Intolerância e discurso de ódio nas redes sociais

Enviada em 27/09/2023

Segundo a filósofa Hannah Arendt, " A essência dos direitos humanos é o direito a ter direitos." Sob essa ótica, nota-se que a intolerância e os discursos de ódio propagados no ambiente virtual, vão contra a premissa dissertada, visto que o direito da liberdade de expressão é ameaçado pela discriminação disfarçada de opinião. Nessa perspectiva, faz-se necessário analisar dois pontos acerca do óbice apresentado, que são a negligência estatal, em relação ao crescimento exponencial de crimes nas redes sociais, e a propagação de preconceitos vista como algo banal por parte expressiva da coletividade.
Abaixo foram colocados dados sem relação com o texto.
`src/rtl/prc_pkg.sv`:
```
package prc_pkg;

    // Host-visible state codes
    localparam logic [1:0] CODE_RESET = 2'd0;
    localparam logic [1:0] CODE_RUN   = 2'd1;
    localparam logic [1:0] CODE_CLEAR = 2'd2;
    localparam logic [1:0] CODE_PAUSE = 2'd3;

    // Register addresses and field positions
    localparam logic REG_STATE  = 1'b0;
    localparam logic REG_SWRST  = 1'b1;
    localparam int   VALID_BIT  = 2;

    typedef enum logic [1:0] {
        ST_RESET,
        ST_RUN,
        ST_PAUSE,
        ST_PAUSE_ARMED
    } run_state_e;

    function automatic logic [1:0] state_code(run_state_e s);
        logic [1:0] c;
        unique case (s)
            ST_RESET:       c = CODE_RESET;
            ST_RUN:         c = CODE_RUN;
            ST_PAUSE:       c = CODE_PAUSE;
            ST_PAUSE_ARMED: c = CODE_PAUSE;
            default:        c = CODE_RESET;
        endcase
        return c;
    endfunction

endpackage

```
`src/rtl/prc_settle_timer.sv`:
```
module prc_settle_timer #(
    parameter int SETTLE_CYC = 3
) (
    input  logic clk,
    input  logic rst_n,
    input  logic start,
    output logic settled
);
    localparam int CNT_W = $clog2(SETTLE_CYC + 1);
    localparam logic [CNT_W-1:0] CNT_LOAD = CNT_W'(SETTLE_CYC);

    logic [CNT_W-1:0] cnt;

    always_ff @(posedge clk or negedge rst_n) begin
        if (!rst_n) begin
            cnt <= '0;
        end else if (start) begin
            cnt <= CNT_LOAD;
        end else if (cnt != '0) begin
            cnt <= cnt - 1'b1;
        end
    end

    assign settled = (cnt == '0);

    // an accepted change is never reported as settled on the next cycle
    a_r3_start_drops_valid: assert property (@(posedge clk) disable iff (!rst_n)
        start |=> !settled);

endmodule

```
`src/rtl/prc_state_fsm.sv`:
```
module prc_state_fsm
    import prc_pkg::*;
(
    input  logic       clk,
    input  logic       rst_n,
    input  logic       wr_state,
    input  logic [1:0] wr_code,
    input  logic       settled,
    input  logic       sw_reset,
    output run_state_e state,
    output logic       accept
);
    run_state_e state_nx;
    logic       take;

    assign take = wr_state && settled;

    always_ff @(posedge clk or negedge rst_n) begin
        if (!rst_n) begin
            state <= ST_RESET;
        end else begin
            state <= state_nx;
        end
    end

    always_comb begin
        state_nx = state;
        accept   = 1'b0;
        if (sw_reset) begin
            state_nx = ST_RESET;
            accept   = 1'b1;
        end else if (take) begin
            unique case (state)
                ST_RESET, ST_RUN: begin
                    unique case (wr_code)
                        CODE_RESET: begin state_nx = ST_RESET; accept = 1'b1; end
                        CODE_RUN:   begin state_nx = ST_RUN;   accept = 1'b1; end
                        CODE_PAUSE: begin state_nx = ST_PAUSE; accept = 1'b1; end
                        default:    state_nx = state;
                    endcase
                end
                ST_PAUSE: begin
                    unique case (wr_code)
                        CODE_RUN:   begin state_nx = ST_RUN;   accept = 1'b1; end
                        CODE_PAUSE: begin state_nx = ST_PAUSE; accept = 1'b1; end
                        CODE_CLEAR: state_nx = ST_PAUSE_ARMED;
                        default:    state_nx = ST_PAUSE;
                    endcase
                end
                ST_PAUSE_ARMED: begin
                    unique case (wr_code)
                        CODE_CLEAR: begin state_nx = ST_RESET; accept = 1'b1; end
                        CODE_RUN:   begin state_nx = ST_RUN;   accept = 1'b1; end
                        CODE_PAUSE: begin state_nx = ST_PAUSE; accept = 1'b1; end
                        default:    state_nx = ST_PAUSE;
                    endcase
                end
                default: state_nx = ST_RESET;
            endcase
        end
    end

    // a write while unsettled leaves the state untouched
    a_r4_busy_write_ignored: assert property (@(posedge clk) disable iff (!rst_n)
        (wr_state && !settled && !sw_reset) |=> (state == $past(state)));

    // paused states reach reset in one step only through the software reset
    a_r6_pause_needs_arm: assert property (@(posedge clk) disable iff (!rst_n)
        (state == ST_RESET && $past(state) == ST_PAUSE) |-> $past(sw_reset));

endmodule

```
`src/rtl/prc_gate_decode.sv`:
```
module prc_gate_decode
    import prc_pkg::*;
(
    input  logic       clk,
    input  logic       rst_n,
    input  run_state_e state,
    output logic       eng_clear,
    output logic       sclk_en,
    output logic       fifo_fill_en
);
    always_comb begin
        eng_clear    = 1'b0;
        sclk_en      = 1'b0;
        fifo_fill_en = 1'b0;
        unique case (state)
            ST_RESET:       eng_clear = 1'b1;
            ST_RUN:         begin sclk_en = 1'b1; fifo_fill_en = 1'b1; end
            ST_PAUSE,
            ST_PAUSE_ARMED: fifo_fill_en = 1'b1;
            default:        eng_clear = 1'b1;
        endcase
    end

    // FIFO access never overlaps an engine clear
    a_r10_clear_blocks_fifo: assert property (@(posedge clk) disable iff (!rst_n)
        eng_clear |-> !fifo_fill_en);

endmodule

```
`src/rtl/periph_run_ctrl.sv`:
```
module periph_run_ctrl
    import prc_pkg::*;
#(
    parameter int DATA_W     = 8,
    parameter int SETTLE_CYC = 3
) (
    input  logic              clk,
    input  logic              rst_n,
    input  logic              reg_we,
    input  logic              reg_addr,
    input  logic [DATA_W-1:0] reg_wdata,
    output logic [DATA_W-1:0] reg_rdata,
    output logic              eng_clear,
    output logic              sclk_en,
    output logic              fifo_fill_en
);
    run_state_e state;
    logic       wr_state;
    logic       sw_reset;
    logic       settled;
    logic       accept;
    logic       unused_wdata_hi;

    assign wr_state        = reg_we && (reg_addr == REG_STATE);
    assign sw_reset        = reg_we && (reg_addr == REG_SWRST) && reg_wdata[0];
    assign unused_wdata_hi = ^reg_wdata[DATA_W-1:2];

    prc_state_fsm u_fsm (
        .clk      (clk),
        .rst_n    (rst_n),
        .wr_state (wr_state),
        .wr_code  (reg_wdata[1:0]),
        .settled  (settled),
        .sw_reset (sw_reset),
        .state    (state),
        .accept   (accept)
    );

    prc_settle_timer #(.SETTLE_CYC(SETTLE_CYC)) u_timer (
        .clk     (clk),
        .rst_n   (rst_n),
        .start   (accept),
        .settled (settled)
    );

    prc_gate_decode u_gate (
        .clk          (clk),
        .rst_n        (rst_n),
        .state        (state),
        .eng_clear    (eng_clear),
        .sclk_en      (sclk_en),
        .fifo_fill_en (fifo_fill_en)
    );

    always_comb begin
        reg_rdata = '0;
        if (reg_addr == REG_STATE) begin
            reg_rdata[1:0]       = state_code(state);
            reg_rdata[VALID_BIT] = settled;
        end
    end

    // software reset always lands in a cleared, unsettled state
    a_r9_swreset_forces_clear: assert property (@(posedge clk) disable iff (!rst_n)
        sw_reset |=> (eng_clear && !settled));

endmodule

```
`config.mk`:
```
export PLATFORM = sky130hd
export DESIGN_NAME = periph_run_ctrl
export DESIGN_NICKNAME = d
export VERILOG_FILES = /design/src/rtl/prc_pkg.sv /design/src/rtl/prc_settle_timer.sv /design/src/rtl/prc_state_fsm.sv /design/src/rtl/prc_gate_decode.sv /design/src/rtl/periph_run_ctrl.sv
export SDC_FILE = /design/constraint.sdc
export NUM_CORES = 1
export LEC_CHECK = 0
export ABC_CLOCK_PERIOD_IN_PS = 2600
export BUFFER_PORTS_ARGS = -buffer_cell sky130_fd_sc_hd__buf_2
export CAP_MARGIN = 10
export CORE_AREA = 2 2 39 41
export DETAILED_ROUTE_END_ITERATION = 8
export DIE_AREA = 0 0 41 43
export GPL_TIMING_DRIVEN = 1
export PLACE_DENSITY_LB_ADDON = 0.15
export SLEW_MARGIN = 20
export SYNTH_ARGS = -nofsm -noshare
export SYNTH_HDL_FRONTEND = slang
export SYNTH_SLANG_ARGS = --single-unit
```
`constraint.sdc`:
```
create_clock -name clk -period 2.6 [get_ports clk]
set_input_delay 0.26 -clock clk [delete_from_list [all_inputs] [get_ports clk]]
set_output_delay 0.26 -clock clk [all_outputs]
set_load 0.005 [all_outputs]
```
== Word level (Yosys, flattened, before mapping) ==
Index checks and enable logic that the tools add are counted.
Storage, ports and cells
  bits of input ports: 12
  logic and storage cells: 47
  output and inout bits: 11
  register bits: 4
Cells by class
  multiplexer cells: 19
  reduce and logical (&&, ||, !) cells: 17
  equality and inequality tests: 7
  add/sub/neg operators: 1
  bitwise operators: 1
Operators by type and width (number)
  $pmux 2 s3: 3
  $reduce_or 3->1: 3
  $eq 2x2->1 const B: 4
  $mux 1: 8
  $mux 2: 4
  $pmux 2 s2: 2
  $logic_not 2->1: 3
  $reduce_bool 2->1: 3
  $reduce_or 2->1: 3
  $ne 5x3->1 const B: 1
  $eq 2x1->1 const B: 2
  $logic_and 1x1->1: 4
  $mux 3: 1
  $pmux 1 s3: 1
  $reduce_and 2->1: 1
  $sub 2x1->2 const B: 1
  $not 1->1: 1

== Longest topological paths before layout ==
Gate-level depths: netlist of the first run.
  depth after elaboration: 7
  depth in mapped cells: 6
  gate-level depth less buffers: 5

== Modules after synthesis ==
Synthesis of the first run repeated with hierarchy kept, for this count alone.
Second synthesis, totals
  cells, all modules: 50
  area, all modules: 447.9 µm²
Modules (own cells, without submodules)
  prc_state_fsm: sequential area each 50.0 µm², area each 255.2 µm², cells an instance 27, times used 1
  prc_settle_timer: sequential area each 50.0 µm², area each 97.6 µm², cells an instance 9, times used 1
  periph_run_ctrl: sequential area each 0.0 µm², area each 76.3 µm², cells an instance 11, times used 1
  prc_gate_decode: sequential area each 0.0 µm², area each 18.8 µm², cells an instance 3, times used 1

== Worst setup path after synthesis of the first run ==
Ideal clock, no wire load.
  path kind: flip-flop to flip-flop
  from: register u_timer.cnt[0]
  to: register u_fsm.state[1]
  setup time: 0.087 ns
  period minus slack after synthesis: 1.304 ns
  path buffers: 1
  setup slack: 1.296 ns
  stages on the path, launching flop included: 7
  required time: 2.513 ns
  arrival time: 1.218 ns
  path through: dfrtp_1 > inv_1 > ha_1 > and3b_1 > buf_6 > a21boi_1 > a211oi_2
On the way
  cells in the longest elaborated chain, start to end: 4
RTL lines
  start: declaration: RTL line prc_settle_timer.sv:12  | logic [CNT_W-1:0] cnt;
  start signal: assignment: RTL line prc_settle_timer.sv:20  | cnt <= cnt - 1'b1;
  $logic_not 2->1: RTL line prc_settle_timer.sv:24  | assign settled = (cnt == '0);
  $logic_and 1x1->1: RTL line prc_state_fsm.sv:16  | assign take = wr_state && settled;
  $reduce_bool 2->1 (no source line)
  $reduce_and 2->1 (no source line)
  end signal: assignment: RTL line prc_state_fsm.sv:22  | state <= state_nx;
  end: declaration: RTL line prc_state_fsm.sv:10  | output run_state_e state,
Every way passes these cells.
A chain may end at the register's enable or synchronous reset.

== Worst setup path in the final report of the first run ==
  from: register u_timer.cnt[0]
  to: output reg_rdata[2]
On the way
  cells in the longest elaborated chain, start to end: 2
RTL lines
  $logic_not 2->1: RTL line prc_settle_timer.sv:24
  $mux 3: RTL line periph_run_ctrl.sv:57  | if (reg_addr == REG_STATE) begin
  end: declaration: RTL line periph_run_ctrl.sv:12  | output logic [DATA_W-1:0] reg_rdata,
Every way passes these cells.

==> results of run 1 <==
==> how the worst max path moves through the flow <==
stage / from / to / slack [ns] / cells after the start
after floorplan: u_timer.cnt[0] / u_fsm.state[1] / 1.30 / 6
after global placement: reg_wdata[1] / u_timer.cnt[1] / 1.16 / 6
after detailed placement: reg_wdata[1] / u_timer.cnt[0] / 1.15 / 6
after CTS: u_timer.cnt[0] / reg_rdata[2] / 1.15 / 4
after global routing: u_timer.cnt[0] / u_fsm.state[1] / 1.05 / 5
final: u_timer.cnt[0] / reg_rdata[2] / 1.17 / 4
==> state kept, by name (all words and copies together), names as in the netlist <==
signal and count:
u_fsm.state 2, u_timer.cnt 2
==> stage by stage <==
| step | setup WS [ns] | hold WS [ns] | instances | util, % | area [um^2] |
|---|---|---|---|---|---|
| 2_1_floorplan | 1.296 | -0.03559 | 58 | - | 479.2 |
| 3_3_place_gp | 1.165 | 0.06459 | 77 | 35.44 | 490.5 |
| 3_5_place_dp | 1.149 | 0.06897 | 77 | 35.44 | 490.5 |
| 4_1_cts | 1.155 | 0.3576 | 81 | 37.79 | 523.0 |
| 5_1_grt | 1.054 | 0.3962 | 81 | 37.79 | 523.0 |
| 6_report | 1.167 | 0.3655 | 81 | 37.79 | 523.0 |
==> cell families (layout without fill, tap and decap cells) <==
family	after synthesis	after routing	share of synthesized area [%]
other	1	5	0.8078
XOR/XNOR	1	1	1.887
AO/OA/AOI/OAI	10	10	16.17
multiplexers	1	1	2.156
buffers and inverters	14	21	18.60
adder cells (fa/ha/maj)	7	7	18.87
AND/OR/NAND/NOR	16	16	19.95
flip-flops	4	4	21.56
==> cells in the final DEF (no fill, tap or decap), types with 2 or more instances in the layout <==
| master | Yosys | layout |
|---|---|---|
| a31oi_1 | 2 | 2 |
| and2b_1 | 2 | 2 |
| buf_2 | 0 | 11 |
| clkbuf_4 | 0 | 3 |
| conb_1 | 1 | 5 |
| dfrtp_1 | 4 | 4 |
| ha_1 | 7 | 7 |
| inv_1 | 6 | 6 |
| nand2_1 | 2 | 2 |
| nand2b_1 | 2 | 2 |
| nor2_1 | 4 | 4 |
| nor2b_1 | 2 | 2 |
| o21ai_1 | 3 | 3 |
==> timing repair <==
item,CTS,global route
hold buffers,1,0
endpoints found under the hold margin,4,0
buffers inserted,0,0
==> worst reg2reg max path, stage by stage (launching register included) <==
cell and delay, ns:
dfrtp_1 0.38, inv_1 0.06, ha_1 0.23, and3b_1 0.29
a21boi_1 0.24, a211oi_2 0.09
==> cell usage after synthesis (2+ instances only) <==
library cell,n
o21ai_1,3
inv_1,6
a31oi_1,2
nand2_1,2
and2b_1,2
nor2b_1,2
buf_4,5
nand2b_1,2
buf_6,2
dfrtp_1,4
ha_1,7
nor2_1,4
==> power groups by stage <==
stage               combinational (mW)  sequential [mW]  clock (mW)
finish                           0.162            0.110      0.0746
global route                     0.193            0.115      0.0808
CTS                              0.167            0.110      0.0787
detailed placement               0.165            0.110           0
global placement                 0.162            0.113           0
floorplan                        0.149           0.0960           0
==> layout make-up <==
cell class	count	area (um^2)
Inverter	6	22.52
Sequential cell	4	100.1
Multi-Input combinational cell	40	292.8
Timing Repair Buffer	12	65.06
Tap cell	16	20.02
Clock buffer	3	22.52
Fill cell	152	860.8
==> metal layers <==
metal	vias to the layer above	share of wire, %	track usage, %
met2	7	48	14.37
met4	0	0	4.000
li1	188	-	-
met3	0	3.2	1.571
met1	160	49	14.42
met5	-	0	0
==> impl_results.md, run 1 <==
- Status: complete, no violations
- Top-area cell type share of the netlist area: 21.56%
- P&R area growth vs syn: 12.67%
- Fmax: 697.6 MHz
- Remaining Overflow, GRT: 0
- R2R Path End: u_fsm.state[1]
- Combinational cell fraction of total power: 46.7%
- Initial antenna violation count: 0
- Max rail drop VDD: 0.2174 mV
- Num CTS Buffers: 3
- Post-synth EDFFs: 0
- Post-layout min period: 1.433 ns
- IO Pins: 23
- Clock Latency Late Sink: 0.23 ns
- Tcrit/Tclk final: 55.13%
- Psw: 0.1247 mW
- Clock Skew: 0.005342 ns
- Final nets: 86
- Setup_tns: 0 ns
- Clk sinks: 4
- Tot Pwr: 0.3470 mW
- Leak: 0.2793 nW
- H-tree lvl count: 1
- Crit. End Element: output pin
- Die X: 41 um
- Final RePlAce weighted congestion: 0.7707
- Crit path max-delay family: flip-flops
- PwrDens: 663.4 nW/um^2
- Synth top area cells: dfrtp_1 (22%), ha_1 (19%), buf_4 (8.1%)
- WP data required: 2.34 ns
- CTS resizes: 0
- DR pass1 iterations: 1
- Max-slew violations: 0
- Core area: 1384 um^2
- Clock power share: 21.5%
- Largest net degree at the start of global routing: 11
- Critical-path top delay cell: dfrtp_1
- Hold Fails Final Rpt: 0
- Final ANT Viol Nets: 0
- Max clock buf depth: 2
- Crit path buffers/inverters: 2
- WL per Instance: 8.864 um
- Crit-path max cell delay: 0.36 ns
- Post-synthesis async set-or-reset flop share: 100.0%
- 1st-iter DRT viols: 0
- HP Class: in2async
- Worst R2R Setup Slack: 1.17 ns
- FF-to-FF Start: u_timer.cnt[0]
- Distinct cell type count after synthesis: 25
- Crit path DAT: 1.17 ns
- Syn Area/Cell: 8.596 um^2
- Buffers on Ports: 11
- Number of global-route vias before repair: 313
- Crit-path max FO: 5
- Register share of total power: 31.7%
- First-pass GRT wire length: 1255 um
- DP HPWL: 595.6 um
- Routed WL: 718 um
- # rows: 14
- Vias per cell: 4.383
- Layout cells sized above 1: 24.62%
- Mapped Area: 464.2 um^2
- GR Util All Layers: 10.03%
- CP Class: reg2out
- Synth warnings: 0
- Clock transition at the registers of the reported paths: 0.04 ns
- Final setup viols: 0
- Cell taking the most area after synthesis: dfrtp_1
- Switching power share of the total: 35.94%
- Via count of the routed design: 355
- CTS tree: done
- R2R depth: 5
- Detailed-route DRC error count: 0
- Seq/Total Area, Yosys: 21.56%
- Root buffer cell: clkbuf_4
- Top FF cell, synth: dfrtp_1
- Pint: 0.2223 mW
- Max-Cap Viols: 0
- Initial Util: 33.54%
- RSZ-0062 raised after global routing: no
- Mapped Cells: 54
- CP startpoint kind: register
- #FFs+latches synth: 4
- Number of diodes: 0
- Crit-path cells: inv_1 > ha_1 > and2b_1 > buf_2
- Total die area: 1763 um^2
- Die Y: 43 um
(Power assumes the default switching activity.)
==> inputs of run 2 (changes only) <==
Settings changed: ABC_AREA set to 1, ABC_CLOCK_PERIOD_IN_PS 2600 to 1210.
Clock period 2.6 ns to 1.21 ns, I/O delays scaled along.
==> run 2 against run 1 <==
  * Synthesized area is 0.27% lower
  * Synthesized cell count rose by 26%
  * Clock skew down 0.0027 ns
  * Setup slack lost 1.2 ns
  * Core utilization up 7.5 points
  * First-iteration DRC count is 4 higher
  * Total power rose to 2.7 times the previous value
  * Count of clock-buffer cells in the layout is the same
  * Cell area up 20%
  * Routed wire length increased by 33%
  * Critical endpoint unchanged
==> impl_results.md, run 2 <==
- Status: complete, no violations
- Largest net degree at the start of global routing: 10
- Commonest cells in the synthesized netlist: nand3_1 (16), inv_1 (11), nand2_1 (9), nor2_1 (9), ha_1 (7)
- Most frequent cells in the layout: nand3_1 (15), buf_2 (10), nor2_1 (8), nand2_1 (8), inv_1 (7)
- P&R area growth vs syn: 35.41%
- Crit-path cells: inv_2 > ha_4 > buf_6 > nand2_2 > inv_2 > buf_6
- FF-to-FF Start: u_timer.cnt[0]
- Levels on crit path: 6
- HP Class: in2async
- Top-count cell post-synth: nand3_1
- # rows: 14
- Remaining Overflow, GRT: 0
- R2R Path End: u_fsm.state[0]
- Buffers on Ports: 11
- Top-area cell type share of the netlist area: 21.62%
- CP startpoint kind: register
- Clock transition at the registers of the reported paths: 0.04 ns
- Core area: 1384 um^2
- Final ANT Viol Nets: 0
- Area after DPL: 534.3 um^2
- PwrDens: 1493 nW/um^2
- Register share of total power: 24.0%
- Die Y: 43 um
- Die X: 41 um
- DP HPWL: 747.8 um
- Max rail drop VDD: 0.5609 mV
- Routed WL: 954 um
- Switching power share of the total: 37.34%
- Mapped Area: 462.9 um^2
- First-pass GRT wire length: 1421 um
- Top FF cell, synth: dfrtp_1
- Max clock buf depth: 2
- CP Class: reg2out
- Initial antenna violation count: 0
- 1st-iter DRT viols: 4
- Crit path DAT: 1.09 ns
- Clock Latency Late Sink: 0.24 ns
- Place WS: 0.06153 ns
- Post-layout min period: 1.207 ns
- Initial Util: 33.45%
- CTS tree: done
- Post-synth EDFFs: 0
- Max-slew violations: 0
- Worst R2R Setup Slack: 0.05 ns
- Tot Pwr: 0.9359 mW
- Core Util, Final: 45.30%
- Synth top area cells: dfrtp_1 (22%), ha_1 (19%), nand3_1 (17%)
- Number of global-route vias before repair: 358
- Vias per cell: 4.500
- Combinational cell fraction of total power: 58.0%
- Critical-path top delay cell: dfrtp_1
- H-tree lvl count: 1
- Final setup viols: 0
- #FFs+latches synth: 4
- Tcrit/Tclk final: 99.79%
- Clock power share: 18.0%
- DR pass1 iterations: 5
- Hold Fails Final Rpt: 0
- WL per Instance: 9.173 um
- Psw: 0.3494 mW
- Syn Area/Cell: 6.808 um^2
- GR Util All Layers: 11.88%
- Crit path max-delay family: flip-flops
- Distinct cell type count after synthesis: 14
- Total die area: 1763 um^2
- Root buffer cell: clkbuf_4
- IO Pins: 23
- Mapped Cells: 68
- Final RePlAce weighted congestion: 0.8000
- Fmax: 828.2 MHz
- Cell taking the most area after synthesis: dfrtp_1
- Number of diodes: 0
- WP data required: 1.09 ns
- Num CTS Buffers: 3
- Detailed-route DRC error count: 0
- Setup WS post-layout: 0.002515 ns
- R2R depth: 8
- Worst hold slack: 0.2207 ns
- Crit-path max FO: 3
- Crit-path max cell delay: 0.35 ns
- Clock Skew: 0.002594 ns
- Post-synthesis async set-or-reset flop share: 100.0%
- Pint: 0.5865 mW
- Seq/Total Area, Yosys: 21.62%
- RSZ-0062 raised after global routing: yes
- Commonest non-fill, non-tap cell in the layout: nand3_1
- Final nets: 109
- Layout cells sized above 1: 37.50%
- Final std cell area, no fill: 626.9 um^2
- Leak: 0.3670 nW
- Via count of the routed design: 468
- Biggest regs: u_fsm.state x2, u_timer.cnt x2
- Crit path buffers/inverters: 4
- Clk sinks: 4
- Max-Cap Viols: 0
- Crit. End Element: output pin
- Synth warnings: 0
## run 2: cell types whose count changed after synthesis, moves of 2 or more
cell and delta:
nand3_1 +16, and2b_1 -2, nand2b_1 -2, nand2_1 +7, inv_1 +5, a31oi_1 -2, nor2_1 +5, nor2b_1 -2
o21ai_1 -3
## run 2: power by group through the flow
stage,registers (mW),clock network (mW),logic [mW]
2_1_floorplan,0.212,0,0.281
3_3_place_gp,0.222,0,0.385
3_5_place_dp,0.220,0,0.387
4_1_cts,0.214,0.175,0.478
5_1_grt,0.230,0.181,0.609
6_report,0.225,0.168,0.542
## run 2: cell families (layout without fill, tap and decap cells)
logic type	Yosys count	after routing	share of synthesized area [%]
AO/OA/AOI/OAI	1	1	1.080
AND/OR/NAND/NOR	36	36	35.41
buffers and inverters	18	34	20.27
other	1	5	0.8100
flip-flops	4	4	21.62
XOR/XNOR	1	1	1.892
adder cells (fa/ha/maj)	7	7	18.92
Nesse viés, primeiramente, é válido abordar que a falta de atuação do Estado, em relação aos crimes cometidos nas redes sociais, dificulta a utilização dessas mídias, de uma forma saudável e que agrega conhecimento para os usuários. Nesse âmbito, pode-se citar o pensamento sociológico da antropóloga Lilia Schwarcz, que, basicamente, diz que, no Brasil, existe uma política de eufemismos, ou seja, determinados problemas são suavizados e não recebem a visibilidade que merecem. Dito isso, medidas devem ser tomadas para acabar com o empecilho.

Por conseguinte, cabe analisar que a propagação de preconceitos, por meio da intolerância e de discursos de ódio, nas redes sociais, é visto como algo banal por alguns indivíduos da sociedade, o que pode gerar mais discriminação e causar problemas graves, para os que sofrem com tais hostilidades. Nesse contexto, a teoria da filósofa, Hannah Arendt, " Banalização do Mal", relaciona-se com a questão abordada, pois, ela afirma que o mal já está inserido na sociedade, que tornou-se algo comum e nada é feito para mudar a realidade. Logo, vê-se que essa normalização dos comportamentos antiéticos pode ser prejudicial à vivência das pessoas em comunidade, no caso, na comunidade virtual.

Portanto, é de suma importância que o Ministério dos Direitos Humanos e as mídias sociais, como instituições de alta relevância para o país, acabem com as discriminações propagadas nas redes. Isso deve ser feito por meio da exclusão das contas dos criminosos e de campanhas que abordem o assunto, com a promoção de debates em salas de aulas e nos aplicativos de sociabilidade, a fim de que todos tenham o direito de se expressar sem julgamentos e discriminações.